Contrastive Learning Rivals Masked Image Modeling in Fine-tuning via
Feature Distillation
- URL: http://arxiv.org/abs/2205.14141v1
- Date: Fri, 27 May 2022 17:59:36 GMT
- Title: Contrastive Learning Rivals Masked Image Modeling in Fine-tuning via
Feature Distillation
- Authors: Yixuan Wei and Han Hu and Zhenda Xie and Zheng Zhang and Yue Cao and
Jianmin Bao and Dong Chen and Baining Guo
- Abstract summary: Masked image modeling (MIM) learns representations with remarkably good fine-tuning performances.
In this paper, we show that the inferior fine-tuning performance of pre-training approaches can be significantly improved by a simple post-processing.
- Score: 42.37533586611174
- License: http://creativecommons.org/licenses/by/4.0/
- Abstract: Masked image modeling (MIM) learns representations with remarkably good
fine-tuning performances, overshadowing previous prevalent pre-training
approaches such as image classification, instance contrastive learning, and
image-text alignment.
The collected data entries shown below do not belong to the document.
===== src/pvq_pkg.sv =====
// ----------------------------------------------------------------------------
// PVQ index decoder package
// Shared control codes, command and status groups, and the pulse sign helper.
// ----------------------------------------------------------------------------
package pvq_pkg;

  typedef enum logic [3:0] {
    ST_FILL,
    ST_IDLE,
    ST_TOP,
    ST_MP_P_ISS,
    ST_MP_P_CHK,
    ST_MP_Q_ISS,
    ST_MP_Q_CHK,
    ST_KD_ISS,
    ST_KD_CHK,
    ST_FL_ISS,
    ST_FL_CHK,
    ST_MD_P_ISS,
    ST_MD_P_CHK,
    ST_MD_Q_ISS,
    ST_MD_Q_CHK,
    ST_EMIT
  } pvq_state_t;

  typedef enum logic [1:0] {
    ST2_NONE,
    ST2_L2A,
    ST2_L2B,
    ST2_L2C
  } pvq_tail_t;

  typedef enum logic [2:0] {
    LK_NK1,
    LK_NN,
    LK_KM1N,
    LK_NK,
    LK_KN,
    LK_K1N
  } pvq_lk_sel_t;

  typedef enum logic [3:0] {
    OP_NONE,
    OP_LOAD,
    OP_SIGN,
    OP_K_EQ_N,
    OP_K_DEC,
    OP_SET_P,
    OP_MD_ZERO,
    OP_ELEM,
    OP_L2A,
    OP_L2B,
    OP_L2C
  } pvq_op_t;

  typedef struct packed {
    pvq_lk_sel_t lk_sel;
    logic        lk_en;
    pvq_op_t     op;
  } pvq_cmd_t;

  typedef struct packed {
    logic fill_done;
    logic in_ok;
    logic n_gt2;
    logic k_ge_n;
    logic u_gt_i;
    logic md_zero;
    logic out_free;
  } pvq_stat_t;

  function automatic logic [8:0] spulse(input logic [8:0] mag, input logic [8:0] smask);
    return (mag + smask) ^ smask;
  endfunction

endpackage


===== src/pvq_ctrl.sv =====
// ----------------------------------------------------------------------------
// PVQ controller
// Sequences table lookups and datapath operations for one vector.
// ----------------------------------------------------------------------------
module pvq_ctrl import pvq_pkg::*; (
  input  logic      clk,
  input  logic      rst_n,
  input  logic      in_valid,
  output logic      in_ready,
  input  pvq_stat_t stat,
  output pvq_cmd_t  cmd
);

  pvq_state_t state_r, state_nxt;
  pvq_tail_t  tail_r, tail_nxt;

  always_comb begin
    state_nxt = state_r;
    tail_nxt  = tail_r;
    if (tail_r != ST2_NONE) begin
      unique case (tail_r)
        ST2_L2A: tail_nxt = ST2_L2B;
        ST2_L2B: if (stat.out_free) begin
          tail_nxt = ST2_L2C;
        end
        ST2_L2C: if (stat.out_free) begin
          tail_nxt  = ST2_NONE;
          state_nxt = ST_IDLE;
        end
        default: tail_nxt = ST2_NONE;
      endcase
    end else begin
      unique case (state_r)
        ST_FILL: if (stat.fill_done) begin
          state_nxt = ST_IDLE;
        end
        ST_IDLE: if (in_valid && stat.in_ok) begin
          state_nxt = ST_TOP;
        end
        ST_TOP: begin
          if (!stat.n_gt2) begin
            tail_nxt = ST2_L2A;
          end else if (stat.k_ge_n) begin
            state_nxt = ST_MP_P_ISS;
          end else begin
            state_nxt = ST_MD_P_ISS;
          end
        end
        ST_MP_P_ISS: state_nxt = ST_MP_P_CHK;
        ST_MP_P_CHK: state_nxt = ST_MP_Q_ISS;
        ST_MP_Q_ISS: state_nxt = ST_MP_Q_CHK;
        ST_MP_Q_CHK: state_nxt = stat.u_gt_i ? ST_KD_ISS : ST_FL_ISS;
        ST_KD_ISS:   state_nxt = ST_KD_CHK;
        ST_KD_CHK:   state_nxt = stat.u_gt_i ? ST_KD_ISS : ST_EMIT;
        ST_FL_ISS:   state_nxt = ST_FL_CHK;
        ST_FL_CHK:   state_nxt = stat.u_gt_i ? ST_FL_ISS : ST_EMIT;
        ST_MD_P_ISS: state_nxt = ST_MD_P_CHK;
        ST_MD_P_CHK: state_nxt = ST_MD_Q_ISS;
        ST_MD_Q_ISS: state_nxt = ST_MD_Q_CHK;
        ST_MD_Q_CHK: state_nxt = stat.md_zero ? ST_EMIT : ST_KD_ISS;
        ST_EMIT: if (stat.out_free) begin
          state_nxt = ST_TOP;
        end
        default: state_nxt = ST_IDLE;
      endcase
    end
  end

  always_comb begin
    in_ready   = 1'b0;
    cmd.lk_sel = LK_NK;
    cmd.lk_en  = 1'b0;
    cmd.op     = OP_NONE;
    if (tail_r != ST2_NONE) begin
      unique case (tail_r)
        ST2_L2A: cmd.op = OP_L2A;
        ST2_L2B: if (stat.out_free) begin
          cmd.op = OP_L2B;
        end
        ST2_L2C: if (stat.out_free) begin
          cmd.op = OP_L2C;
        end
        default: cmd.op = OP_NONE;
      endcase
    end else begin
      unique case (state_r)
        ST_IDLE: begin
          in_ready = 1'b1;
          if (in_valid && stat.in_ok) begin
            cmd.op = OP_LOAD;
          end
        end
        ST_MP_P_ISS: begin
          cmd.lk_sel = LK_NK1;
          cmd.lk_en  = 1'b1;
        end
        ST_MP_P_CHK: cmd.op = OP_SIGN;
        ST_MP_Q_ISS: begin
          cmd.lk_sel = LK_NN;
          cmd.lk_en  = 1'b1;
        end
        ST_MP_Q_CHK: if (stat.u_gt_i) begin
          cmd.op = OP_K_EQ_N;
        end
        ST_KD_ISS: begin
          cmd.lk_sel = LK_KM1N;
          cmd.lk_en  = 1'b1;
          cmd.op     = OP_K_DEC;
        end
        ST_KD_CHK: if (!stat.u_gt_i) begin
          cmd.op = OP_SET_P;
        end
        ST_FL_ISS: begin
          cmd.lk_sel = LK_NK;
          cmd.lk_en  = 1'b1;
        end
        ST_FL_CHK: cmd.op = stat.u_gt_i ? OP_K_DEC : OP_SET_P;
        ST_MD_P_ISS: begin
          cmd.lk_sel = LK_KN;
          cmd.lk_en  = 1'b1;
        end
        ST_MD_P_CHK: cmd.op = OP_SET_P;
        ST_MD_Q_ISS: begin
          cmd.lk_sel = LK_K1N;
          cmd.lk_en  = 1'b1;
        end
        ST_MD_Q_CHK: cmd.op = stat.md_zero ? OP_MD_ZERO : OP_SIGN;
        ST_EMIT: if (stat.out_free) begin
          cmd.op = OP_ELEM;
        end
        default: cmd.op = OP_NONE;
      endcase
    end
  end

  always_ff @(posedge clk) begin
    if (!rst_n) begin
      state_r <= ST_FILL;
      tail_r  <= ST2_NONE;
    end else begin
      state_r <= state_nxt;
      tail_r  <= tail_nxt;
    end
  end

endmodule


===== config.mk =====
export PLATFORM = sky130hd
export DESIGN_NAME = pvq_ctrl
export DESIGN_NICKNAME = d
export VERILOG_FILES = /design/src/pvq_pkg.sv /design/src/pvq_ctrl.sv
export SDC_FILE = /design/constraint.sdc
export NUM_CORES = 1
export LEC_CHECK = 0
export BUFFER_PORTS_ARGS = -buffer_cell sky130_fd_sc_hd__buf_4
export CORE_UTILIZATION = 47
export DETAILED_ROUTE_END_ITERATION = 12
export PLACE_DENSITY = 0.75
export SLEW_MARGIN = 10
export SYNTH_ARGS = -nofsm -noshare
export SYNTH_HDL_FRONTEND = slang
export SYNTH_SLANG_ARGS = --single-unit

===== constraint.sdc =====
create_clock -name clk -period 1.7 [get_ports clk]
set_input_delay 0.34 -clock clk [delete_from_list [all_inputs] [get_ports clk]]
set_output_delay 0.34 -clock clk [all_outputs]
set_load 0.02 [all_outputs]

==> impl_metrics.tcl <==
set metrics [dict create \
    cts_sinks 6 \
    nNetsFinal 158 \
    place_congestion 0.897 \
    path_cells "and3_1 > o21ai_1 > o311ai_0 > a32o_1 > buf_6" \
    ioPinCount 19 \
    drt_iter0_drc 36 \
    root_buffer "clkbuf_4" \
    multiInputGateArea_um2 728 \
    cts_buffer_depth 2 \
    netlist_area_um2 772 \
    hpwl_um 1640 \
    fin_crit_ns 1.95 \
    min_path_type "in2reg" \
    dp_cells 152 \
    grt_overflow_total 0 \
    die_w_um 42.5 \
    drc 0 \
    rr_startpoint "tail_r[0]" \
    skew_ns 0.00280 \
    seq_area_um2 138 \
    drive_gt1_share_pct 55.9 \
    cp-end-kind "primary output" \
    synth-edff-count 0 \
    critPathMaxStageDelay_ns 0.38 \
    syn-num-nets 121 \
    ir_drop_mv 1.16 \
    antenna_found_initial 0 \
    stdcell_area_mm2 0.00130 \
    p_leak_uw 0.000515 \
    fmax_mhz 512 \
    antenna_left 0 \
    cp_max_fo 9 \
    portBuffers 18 \
    start_util_pct 50.7 \
    grt_pass1_wl_um 4080 \
    slew_violations 0 \
    fin_cells 159 \
    synth_cell_types 44 \
    die_area_mm2 0.00181 \
    grt_pass1_vias 896 \
    finalCritPeriodShare_pct 115 \
    wl_met2_um 1390 \
    required_ns 1.36 \
    slew_headroom_pct 76.2 \
    post_dp_cell_area_mm2 0.00104 \
    wl_um 2840 \
    slowest_stage "dfxtp_4" \
    worstSetupStartpointType "flip-flop" \
    syn_inst 108 \
    grt_max_degree 20 \
    drt_first_pass_iters 4 \
    viasPerCell 6.40 \
    coreArea_mm2 0.00152 \
    areaGrowthSynthToFinish_pct 68.7 \
    rsz0062_at_grt "true" \
    status "complete, but fails checks" \
    clk_pin_slew_worst_paths_ns 0.05 \
    arrival_ns 1.61 \
    num_vias 1017 \
    ys_async_sr_fraction_pct 0 \
    synth_area_per_cell_um2 7.15 \
    maxCapViolCount 0 \
    top_layer "met4" \
    cts_tree "yes" \
    wl_per_cell_um 17.8 \
    route.met3.wl_um 150 \
    violations "negative setup slack" \
    n_antenna_cell 0 \
    cts_buffers 3 \
    worst_pin_slew_ns 0.352 \
    setup-violations-final 9 \
    die_h_um 42.5 \
    crit_type "reg2out" \
    setup_ws_ns -0.255 \
    ys_warn_count 0 \
    p_per_area_mw_per_mm2 1290 \
    clock_latency_ns 0.26 \
    globalRouteTotalUtil_pct 30.4 \
    nFillCells 85 \
    ys_seq_area_share_pct 15.6 \
    ys.flop_type "dfxtp_1" \
    htree_num_levels 1 \
    ys_ff_latch 6 \
    std_cell_rows 14 \
    startpoint "state_r[1]" \
    min_from "rst_n" \
    utilization_pct 85.5 \
    m1WireLength_um 1200 \
    hold_violations 0 \
]
[power breakdown]
group	switching (µW)	internal (µW)	total, µW
registers	46.4	177	223
clock network	63.1	80.6	144
logic	617	690	1310
total	727	948	1670
[layout by cell type, fill, tap and decap left out, types with 2 or more instances in the layout]
| cell type | Yosys | routed |
|---|---|---|
| a211oi_2 | 0 | 2 |
| a21boi_0 | 2 | 2 |
| a21oi_1 | 6 | 6 |
| a31o_2 | 2 | 2 |
| a31oi_4 | 0 | 2 |
| a32o_1 | 2 | 2 |
| and2_4 | 0 | 2 |
| buf_4 | 0 | 30 |
| buf_6 | 1 | 11 |
| clkbuf_4 | 0 | 3 |
| dfxtp_2 | 0 | 2 |
| dfxtp_4 | 0 | 4 |
| ha_1 | 3 | 2 |
| inv_1 | 8 | 6 |
| inv_2 | 0 | 2 |
| mux2i_1 | 2 | 2 |
| nand2_1 | 12 | 11 |
| nand2b_1 | 3 | 2 |
| nand4_1 | 2 | 2 |
| nor2_1 | 7 | 5 |
| nor2b_1 | 4 | 2 |
| nor2b_2 | 0 | 2 |
| o21ai_0 | 7 | 6 |
[final timing paths]
path              slack (ns)          to  cells after the start
setup / recovery       -0.25      cmd[0]                      5
hold / removal          0.44   tail_r[1]                      3
setup reg to reg       -0.05  state_r[1]                      6
hold reg to reg         0.63   tail_r[0]                      3
[synth_stat cells, types with 2 or more instances]
library cell	number	area share [%]
nand4_1	2	1.6
nor2b_1	4	3.2
nor2_1	7	3.4
ha_1	3	4.9
nor3_1	2	1.3
dfxtp_1	6	16
and2_1	2	1.6
a31oi_1	2	1.6
clkbuf_1	7	3.4
a211oi_1	3	2.9
o32ai_1	2	2.3
a31o_2	2	2.3
a32o_1	2	2.6
inv_1	8	3.9
a21oi_1	6	3.9
nand2_1	12	5.8
nand2b_1	3	2.4
a21boi_0	2	1.9
o21ai_0	7	4.5
mux2i_1	2	2.6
In this paper, we show that the inferior fine-tuning
performance of these pre-training approaches can be significantly improved by a
simple post-processing in the form of feature distillation (FD). The feature
distillation converts the old representations to new representations that have
a few desirable properties just like those representations produced by MIM.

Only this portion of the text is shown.